新聞などで報道もあったようなので、知っている方も多いと思うが、「電車内で痴漢をした」として、長期に渡り、勾留されていた植草氏がやっと解放されたようだ。
僕は警察や検察が逮捕した本人から事情を聞く時間として、勾留はあって当然だと思う。しかし、それは罪状や状況によって、ほとんどの人が正当だと判断できるものでなければならない、と思う。
今回の場合、罪を犯したかどうかは別として、最高6ヵ月の実刑である罪状に対して、131日の拘束と言うから、4ヵ月以上に渡って勾留された事になる。※1
普通の人であればこの長い時間は相当苦痛であると思われる。つい数日前も、冤罪によって実刑を受けた人のニュースが流れたが、現場の足跡のサイズが本人の足のサイズと違っていても、自白を尊重して実刑が決まったような流れだったと言う印象を受ける。つまり、この事は、証拠が曖昧な場合は「自白」がその最大の証拠として取られる事になると言う事を示している。であるなら、事は慎重にも慎重を重ねて進めなければならない。
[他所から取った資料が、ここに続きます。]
### src/rtl/ssd_pkg.sv
// Shared types and constants for the SPI stepper-driver register model.
// Used by ssd_mem, ssd_core and the top level; depends on nothing else.
package ssd_pkg;

  localparam int unsigned REG_COUNT = 128;
  localparam int unsigned ADDR_W    = 7;
  localparam int unsigned DATA_W    = 32;
  localparam int unsigned FRAME_LEN = 5;

  localparam logic [1:0] REQ_SELECT = 2'd0;
  localparam logic [1:0] REQ_BYTE   = 2'd1;
  localparam logic [1:0] REQ_SUPPLY = 2'd2;
  localparam logic [1:0] REQ_ERROR  = 2'd3;

  localparam logic [ADDR_W-1:0] ADDR_STATUS  = 7'h01;
  localparam logic [ADDR_W-1:0] ADDR_VERSION = 7'h04;
  localparam logic [ADDR_W-1:0] ADDR_FIXED   = 7'h6F;

  localparam logic [DATA_W-1:0] VERSION_VALUE = 32'h1100_0000 | 32'h0000_0040;
  localparam logic [DATA_W-1:0] FIXED_VALUE   = 32'h8000_0000;

  localparam logic [3:0] POS_LIMIT = 4'd8;

  typedef struct packed {
    logic              we;
    logic              clear;
    logic [ADDR_W-1:0] waddr;
    logic [DATA_W-1:0] wdata;
    logic [ADDR_W-1:0] raddr;
  } mem_cmd_t;

  typedef struct packed {
    logic [7:0]        miso_byte;
    logic              frame_done;
    logic              frame_write;
    logic [ADDR_W-1:0] frame_address;
    logic [DATA_W-1:0] frame_value;
  } result_t;

endpackage

### src/rtl/ssd_mem.sv
// Register file storage: a single-port-write, registered-read memory.
// Per-entry valid flops make unwritten or cleared entries read as zero; uses ssd_pkg.
module ssd_mem #(
  parameter int unsigned RegCount = ssd_pkg::REG_COUNT
) (
  input  logic                       clk,
  input  logic                       rst_n,
  input  ssd_pkg::mem_cmd_t          cmd,
  output logic [ssd_pkg::DATA_W-1:0] rdata
);

  localparam int unsigned IdxW = $clog2(RegCount);

  logic [ssd_pkg::DATA_W-1:0] ram_r [RegCount];
  logic [ssd_pkg::DATA_W-1:0] ram_q_r;
  logic [IdxW-1:0]            raddr_q_r;
  logic [RegCount-1:0]        valid_r;
  logic [IdxW-1:0]            widx;
  logic [IdxW-1:0]            ridx;

  assign widx = cmd.waddr[IdxW-1:0];
  assign ridx = cmd.raddr[IdxW-1:0];

  always_ff @(posedge clk) begin
    if (cmd.we) begin
      ram_r[widx] <= cmd.wdata;
    end
    ram_q_r   <= ram_r[ridx];
    raddr_q_r <= ridx;
  end

  always_ff @(posedge clk) begin
    if (!rst_n) begin
      valid_r <= '0;
    end else if (cmd.clear) begin
      valid_r <= '0;
    end else if (cmd.we) begin
      valid_r[widx] <= 1'b1;
    end
  end

  assign rdata = valid_r[raddr_q_r] ? ram_q_r : '0;

endmodule

### src/rtl/ssd_core.sv
// Slave state and the single-pass request logic: select edges, byte shifting,
// supply changes and frame completion. Uses ssd_pkg; drives ssd_mem.
module ssd_core (
  input  logic                       clk,
  input  logic                       rst_n,
  input  logic                       fire,
  input  logic [1:0]                 req_type,
  input  logic                       level,
  input  logic [7:0]                 mosi_byte,
  input  logic [ssd_pkg::DATA_W-1:0] rf_rdata,
  output ssd_pkg::mem_cmd_t          mem_cmd,
  output ssd_pkg::result_t           result
);

  logic                       select_high_r, select_high_nxt;
  logic                       supply_on_r, supply_on_nxt;
  logic [1:0]                 fault_r, fault_nxt;
  logic [3:0]                 pos_r, pos_nxt;
  logic [7:0]                 recv_r  [ssd_pkg::FRAME_LEN];
  logic [7:0]                 reply_r [ssd_pkg::FRAME_LEN];
  logic [7:0]                 reply_nxt [ssd_pkg::FRAME_LEN];
  logic [ssd_pkg::DATA_W-1:0] pending_r, pending_nxt;
  logic                       recv_we;
  logic [2:0]                 pidx;
  logic [ssd_pkg::ADDR_W-1:0] addr;
  logic [ssd_pkg::DATA_W-1:0] wdata;
  logic                       in_frame;

  assign pidx     = pos_r[2:0];
  assign in_frame = (pos_r < 4'(ssd_pkg::FRAME_LEN));
  assign addr     = recv_r[0][ssd_pkg::ADDR_W-1:0];
  assign wdata    = {recv_r[1], recv_r[2], recv_r[3], recv_r[4]};

  always_comb begin
    select_high_nxt = select_high_r;
    supply_on_nxt   = supply_on_r;
    fault_nxt       = fault_r;
    pos_nxt         = pos_r;
    pending_nxt     = pending_r;
    for (int i = 0; i < ssd_pkg::FRAME_LEN; i++) begin
      reply_nxt[i] = reply_r[i];
    end
    recv_we       = 1'b0;
    mem_cmd       = '0;
    mem_cmd.raddr = addr;
    mem_cmd.waddr = addr;
    mem_cmd.wdata = wdata;
    result        = '0;

    case (req_type)
      ssd_pkg::REQ_SELECT: begin
        if (select_high_r && !level) begin
          pos_nxt      = '0;
          reply_nxt[0] = supply_on_r ? {7'b0, fault_r[0]} : 8'h00;
          reply_nxt[1] = pending_r[31:24];
          reply_nxt[2] = pending_r[23:16];
          reply_nxt[3] = pending_r[15:8];
          reply_nxt[4] = pending_r[7:0];
        end else if (!select_high_r && level && !in_frame) begin
          result.frame_done    = 1'b1;
          result.frame_address = addr;
          if (recv_r[0][7]) begin
            result.frame_write = 1'b1;
            result.frame_value = wdata;
            if (!supply_on_r) begin
              pending_nxt = '0;
            end else if (addr == ssd_pkg::ADDR_STATUS) begin
              fault_nxt   = fault_r & ~wdata[1:0];
              pending_nxt = rf_rdata;
            end else begin
              mem_cmd.we  = fire;
              pending_nxt = wdata;
            end
          end else begin
            if (!supply_on_r) begin
              pending_nxt = '0;
            end else if (addr == ssd_pkg::ADDR_STATUS) begin
              pending_nxt = {30'b0, fault_r};
              fault_nxt   = 2'b00;
            end else if (addr == ssd_pkg::ADDR_VERSION) begin
              pending_nxt = ssd_pkg::VERSION_VALUE;
            end else if (addr == ssd_pkg::ADDR_FIXED) begin
              pending_nxt = ssd_pkg::FIXED_VALUE;
            end else begin
              pending_nxt = rf_rdata;
            end
            result.frame_value = pending_nxt;
          end
        end
        select_high_nxt = level;
      end
      ssd_pkg::REQ_BYTE: begin
        if (!select_high_r) begin
          if (in_frame) begin
            recv_we          = fire;
            result.miso_byte = reply_r[pidx];
          end
          if (pos_r < ssd_pkg::POS_LIMIT) begin
            pos_nxt = pos_r + 4'd1;
          end
        end
      end
      ssd_pkg::REQ_SUPPLY: begin
        if (level && !supply_on_r) begin
          mem_cmd.clear = fire;
          fault_nxt     = 2'b01;
          pending_nxt   = '0;
          supply_on_nxt = 1'b1;
        end else if (!level) begin
          supply_on_nxt = 1'b0;
        end
      end
      ssd_pkg::REQ_ERROR: begin
        if (supply_on_r) begin
          fault_nxt = fault_r | 2'b10;
        end
      end
      default: begin
        select_high_nxt = select_high_r;
      end
    endcase
  end

  always_ff @(posedge clk) begin
    if (!rst_n) begin
      select_high_r <= 1'b1;
      supply_on_r   <= 1'b0;
      fault_r       <= 2'b00;
      pos_r         <= '0;
      pending_r     <= '0;
      for (int i = 0; i < ssd_pkg::FRAME_LEN; i++) begin
        reply_r[i] <= '0;
      end
    end else if (fire) begin
      select_high_r <= select_high_nxt;
      supply_on_r   <= supply_on_nxt;
      fault_r       <= fault_nxt;
      pos_r         <= pos_nxt;
      pending_r     <= pending_nxt;
      for (int i = 0; i < ssd_pkg::FRAME_LEN; i++) begin
        reply_r[i] <= reply_nxt[i];
      end
    end
  end

  always_ff @(posedge clk) begin
    if (recv_we) begin
      recv_r[pidx] <= mosi_byte;
    end
  end

endmodule

### src/rtl/spi_stepper_driver_register_model_top.sv
// An accepted request moves from the input register to the result register when the output
// is free or drained. Throughput: one request per cycle, unless the output stalls.
// The register file read is prefetched from the stored address byte each cycle.
// Reset: select high, supply off, status and counters cleared, pending read zero;
// the register file's valid flops clear at once, so no clearing pass is needed.
// Top level: input and output registers around ssd_core and ssd_mem (ssd_pkg).
module spi_stepper_driver_register_model_top #(
  parameter int unsigned RegCount = ssd_pkg::REG_COUNT
) (
  input  logic        clk,
  input  logic        rst_n,
  input  logic        in_tvalid,
  output logic        in_tready,
  input  logic [15:0] in_tdata,   // level [0], mosi_byte [8:1], zero fill [15:9]
  input  logic [1:0]  in_tuser,   // req_type [1:0]
  output logic        out_tvalid,
  input  logic        out_tready,
  output logic [47:0] out_tdata,  // miso_byte [7:0], frame_address [14:8],
                                  // frame_value [46:15], zero fill [47]
  output logic [1:0]  out_tuser   // frame_done [0], frame_write [1]
);

  logic                       s1_valid_r;
  logic [1:0]                 s1_type_r;
  logic                       s1_level_r;
  logic [7:0]                 s1_mosi_r;
  logic                       move;
  logic                       out_valid_r;
  ssd_pkg::result_t           out_res_r;
  ssd_pkg::result_t           result;
  ssd_pkg::mem_cmd_t          mem_cmd;
  logic [ssd_pkg::DATA_W-1:0] rf_rdata;

  assign move      = s1_valid_r && (!out_valid_r || out_tready);
  assign in_tready = !s1_valid_r || move;

  always_ff @(posedge clk) begin
    if (!rst_n) begin
      s1_valid_r  <= 1'b0;
      out_valid_r <= 1'b0;
    end else begin
      if (in_tready) begin
        s1_valid_r <= in_tvalid;
      end
      if (move) begin
        out_valid_r <= 1'b1;
      end else if (out_tready) begin
        out_valid_r <= 1'b0;
      end
    end
  end

  always_ff @(posedge clk) begin
    if (in_tready && in_tvalid) begin
      s1_type_r  <= in_tuser;
      s1_level_r <= in_tdata[0];
      s1_mosi_r  <= in_tdata[8:1];
    end
    if (move) begin
      out_res_r <= result;
    end
  end

  ssd_core u_core (
    .clk       (clk),
    .rst_n     (rst_n),
    .fire      (move),
    .req_type  (s1_type_r),
    .level     (s1_level_r),
    .mosi_byte (s1_mosi_r),
    .rf_rdata  (rf_rdata),
    .mem_cmd   (mem_cmd),
    .result    (result)
  );

  ssd_mem #(
    .RegCount (RegCount)
  ) u_mem (
    .clk   (clk),
    .rst_n (rst_n),
    .cmd   (mem_cmd),
    .rdata (rf_rdata)
  );

  assign out_tvalid = out_valid_r;
  assign out_tdata  = {1'b0, out_res_r.frame_value, out_res_r.frame_address,
                       out_res_r.miso_byte};
  assign out_tuser  = {out_res_r.frame_write, out_res_r.frame_done};

  a_done_no_reply: assert property (@(posedge clk) disable iff (!rst_n)
    out_tvalid && out_tuser[0] |-> out_tdata[7:0] == 8'h00)
    else $error("completed frame carries a reply byte");

  a_idle_frame_zero: assert property (@(posedge clk) disable iff (!rst_n)
    out_tvalid && !out_tuser[0] |-> out_tuser[1] == 1'b0 && out_tdata[47:8] == '0)
    else $error("frame fields set without a completed frame");

  a_stage_holds: assert property (@(posedge clk) disable iff (!rst_n)
    s1_valid_r && !move |=> s1_valid_r && $stable(s1_type_r) && $stable(s1_mosi_r))
    else $error("stalled request lost from the input register");

  a_mem_exclusive: assert property (@(posedge clk) disable iff (!rst_n)
    !(mem_cmd.we && mem_cmd.clear))
    else $error("register file written and cleared together");

endmodule
### config.mk
export PLATFORM = sky130hd
export DESIGN_NAME = spi_stepper_driver_register_model_top
export DESIGN_NICKNAME = d
export VERILOG_FILES = /design/src/rtl/ssd_pkg.sv /design/src/rtl/ssd_mem.sv /design/src/rtl/ssd_core.sv /design/src/rtl/spi_stepper_driver_register_model_top.sv
export SDC_FILE = /design/constraint.sdc
export NUM_CORES = 2
export LEC_CHECK = 0
export BUFFER_PORTS_ARGS = -buffer_cell sky130_fd_sc_hd__clkbuf_2
export CORE_AREA = 2 2 572 517
export DETAILED_ROUTE_END_ITERATION = 10
export DIE_AREA = 0 0 574 519
export PLACE_DENSITY = 0.72
export SLEW_MARGIN = 40
export SYNTH_ARGS = -nofsm -noshare
export SYNTH_HDL_FRONTEND = slang
export SYNTH_HIERARCHICAL = 1
export SYNTH_MEMORY_MAX_BITS = 65536
export SYNTH_SLANG_ARGS = --single-unit
### constraint.sdc
create_clock -name clk -period 17.81 [get_ports clk]
set_input_delay 0.8905 -clock clk [delete_from_list [all_inputs] [get_ports clk]]
set_output_delay 0.8905 -clock clk [all_outputs]
set_load 0.01 [all_outputs]
==> results.json <==
{
  "hpwl_um": 223000,
  "synth_edf_count": 4229,
  "rsz0062_at_grt": "false",
  "port_buffers": 65,
  "whs_ns": 0.158,
  "grt_start_max_net_pins": 133,
  "routed_wl_um": 428000,
  "grt_pass1_vias": 80900,
  "fin_skew_ns": 0.0592,
  "grt_first_pass_wirelength_um": 602000,
  "n_fill_cell": 18200,
  "hold_path_class": "input pin to flop",
  "overflow": 0,
  "wl_per_cell_um": 35.8,
  "status": "finished, final reports clean",
  "vdd_ir_drop_max_uv": 84.5,
  "post_cts_buffers": 0,
  "numCtsBuffers": 425,
  "root_buffer": "clkbuf_16",
  "synth_flop_cell": "edfxtp_1",
  "crit_arrival_ns": 6.51,
  "cts.clk_slew.worst_paths_ns": 0.06,
  "finalCriticalPeriod_ns": 5.73,
  "worstMarginPinSlew_ns": 0.966,
  "cp_common_cell": "buf_6",
  "timing.critical_path.buf_inv": 6,
  "synth_seq_cells": 4441,
  "insertion_delay_ns": 0.93,
  "slew_viol_final": 0,
  "path_max_fanout": 58,
  "fmax_mhz": 175,
  "cap_violations": 0,
  "total_power_mw": 20.2,
  "hold_viol": 0,
  "synth-async-reset-ratio_pct": 0,
  "start_util_pct": 57.6,
  "design.die.area_um2": 298000,
  "synth_warnings": 6,
  "cpPeakStageDelay_ns": 0.73,
  "cts_max_level": 5,
  "core_area_um2": 293000,
  "antenna_left": 0,
  "track_usage_pct": 28.6,
  "yosysUniqueCellTypes": 75,
  "critPathTopFamily": "buffers and inverters",
  "synth_area_per_cell_um2": 23.2,
  "fin_nets": 7694,
  "synth_area_um2": 169000,
  "slew_headroom_pct": 35.6,
  "cts-resized-gates": 0,
  "grt_antenna_before_repair": 31,
  "gp_congestion": 0.906,
  "die-height_um": 519,
  "yosysSeqAreaShare_pct": 77.8,
  "leakage_nw": 59.2,
  "drc": 0,
  "post-route-util_pct": 64.9,
  "crit_chain": "buf_4, buf_6, buf_6, buf_6, buf_12, buf_16, mux4_2, mux4_2, o22ai_1, a211oi_1",
  "vias_per_cell": 6.85,
  "area_growth_pct": 12.7,
  "period_share_pct": 32.2,
  "finalSetupViolations": 0,
  "dieWidth_um": 574,
  "hold_buffers": 0,
  "num_rows": 189,
  "cts.sinks": 4441,
  "synth_cells": 7273,
  "synthesis.nets": 7297,
  "start_kind": "flop",
  "tns_ns": 0,
  "end_kind": "flop",
  "crit_required_ns": 18.58,
  "pin_count": 74,
  "cts_tree": "built",
  "dr.pass1.iters": 6,
  "drive_gt1_share_pct": 31.9,
  "worst-setup-path-type": "flop to flop",
  "via_count": 81800,
  "clockBufferDepth": 4,
  "cp_slowest_cell": "o22ai_1",
  "power_density_nw_per_um2": 107,
  "drt_iter0_drc": 13500
}
## registers in the layout, summed over array words and instances, names as in the netlist, named ones only
name,count
s1_level_r,1
u_mem/valid_r,128
u_core/pending_r,32
u_mem/raddr_q_r,7
u_core/fault_r,2
out_tuser,2
out_tvalid,1
u_mem/ram_r,4096
u_mem/ram_q_r,32
u_core/recv_r,40
s1_mosi_r,8
u_core/pos_r,4
s1_type_r,2
out_tdata,47
u_core/select_high_r,1
u_core/supply_on_r,1
s1_valid_r,1
u_core/reply_r,33
## cells by family (layout without fill, tap and decap cells)
family	after synthesis	in the layout	synth area share [%]
fa+ha+maj	2	2	0.0148
mux	1373	1373	17.6
xor+xnor	3	3	0.0156
simple gates	648	648	1.71
buf+inv	424	1175	1.16
other cells	1	3	0.00222
flops	4441	4441	77.8
compound gates	381	381	1.65
## layout by cell type, fill, tap and decap left out, types with 10 or more instances in the layout
cell type,n
edfxtp_1,4229
mux4_2,1271
clkbuf_16,435
nor2_1,296
buf_4,255
dfxtp_1,210
nor2_4,130
clkinv_2,94
a22oi_1,90
clkinv_1,88
clkbuf_1,74
mux2_2,74
clkbuf_2,65
nand2_1,64
o22ai_1,52
a21oi_1,47
bufinv_16,44
and2_1,43
a211oi_1,36
buf_6,30
mux2i_1,28
a22o_1,26
a21o_1,26
a21boi_1,21
clkinvlp_4,20
buf_12,17
nand3_1,16
nor2b_1,15
a22oi_2,14
o22ai_2,13
a21boi_2,10
## cell type report
type / instances / area, um2 / share of cell area, %
Timing Repair Buffer: 385 / 3310 / 1.74
Antenna cell: 2 / 5.00 / 0.00263
Tap cell: 3915 / 4900 / 2.58
Multi-Input combinational cell: 2408 / 36700 / 19.3
Clock buffer: 514 / 11200 / 5.90
Sequential cell: 4441 / 131000 / 69.1
Clock inverter: 267 / 2580 / 1.36
Inverter: 9 / 33.8 / 0.0178
## through the flow
stage | std cells | worst slack [ns] | area, um2
floorplan | 7273 | 11.05 | 169000
global placement | 11100 | 11.30 | 175000
detailed placement | 11100 | 11.74 | 176000
CTS | 11900 | 11.74 | 190000
global route | 11900 | 11.65 | 190000
finish | 11900 | 12.08 | 190000
## path summary, 6_finish.rpt
check,startpoint,end,slack [ns],depth (start not counted)
max,u_core/recv_r[0][0]$_DFFE_PP_,u_mem/ram_q_r[29]$_DFF_P_,12.08,10
min reg2reg,u_core/pending_r[6]$_SDFFE_PN0P_,u_core/pending_r[6]$_SDFFE_PN0P_,0.47,1
min,in_tdata[4],s1_mosi_r[3]$_DFFE_PP_,0.16,1
max reg2reg,u_core/recv_r[0][0]$_DFFE_PP_,u_mem/ram_q_r[29]$_DFF_P_,12.08,10
## cells in the mapped netlist, drive strengths merged (3+ instances only)
library cell,number,area (um2)
o211ai,6,45.0
clkbuf,204,766
o21ai,5,25.0
o21a,9,67.6
a21oi,48,240
nor2,428,1610
mux2i,28,280
and2,43,269
mux2,74,833
nand4,6,37.5
inv,9,33.8
mux4,1271,28600
a21boi,33,285
or3b,5,43.8
nand3,21,105
nor3,9,50.1
edfxtp,4229,127000
or3,5,31.3
a221o,4,40.0
nor2b,19,126
a32o,4,40.0
nor4b,3,26.3
nand2b,10,62.6
a211oi,38,303
a22o,26,228
o22ai,65,407
dfxtp,212,4240
nand4b,3,26.3
and3,7,43.8
a22oi,104,781
a21o,26,195
nand3b,6,57.6
or2,7,43.8
nand2,64,240
buf,211,1150
## power breakdown
group / leakage [nW] / switching (mW) / internal (mW)
clock: 6.74 / 3.81 / 5.12
combinational: 12.7 / 0.0285 / 0.0147
sequential: 39.8 / 0.00680 / 11.3
total: 59.2 / 3.85 / 16.4
## layer usage
layer | routed length (um) | vias up | GRT usage, %
met5 | 132 | - | 0
met4 | 16300 | 20 | 9.78
met3 | 52900 | 801 | 6.78
met2 | 200000 | 5717 | 43.4
met1 | 158000 | 43500 | 41.7
li1 | - | 31700 | -
Note: power is estimated with default switching activity, not from simulation.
人は弱いものである。よほど自分を見失わないような訓練を日ごろからしていないと、何日も缶詰めにされ「お前がやったんだろう」とか「自白すれば楽になる」などとされれば、この場から逃げたいあまり言われるままの自白をしてしまってもおかしくない。時には本当に自分がやったのでは無いかと思ってしまったりする。検察官は自供を得るために心理学などを勉強していると思う。これが、一方からの視点(罪を犯した)で、それを応用した尋問が行われれば堪ったものでは無い。警察や検察には、自分の行為も客観的な視点で見る事を日ごろから実践して欲しいと願うものである。
<追記>
植草氏が解放されたので、SOBAさんのバナーはこのエントリーに残し、以降は流す事にする。

※1
余談になるが、東京都の「公衆に著しく迷惑をかける暴力的不良行為等の防止に関する条例」には特に「痴漢行為」の文言はひとつも無い。多分、「第五条の1」を適用しているのだろう。で、気になるのは、今回のスカートの上から触ったとされる行為がどれくらいの量刑に当たるかと言う事だ。つまり、4カ月以下の量刑であった場合は、不当に量刑を科せられたと同じになるのでは無いかと言う事だ。これからも事の推移を見守りたいと思う。
<1月28日 一部獄を変更>
「はじめの一歩」(icds)さんの意見に賛同し、「釈放」と言う言葉を「解放」と変更しました。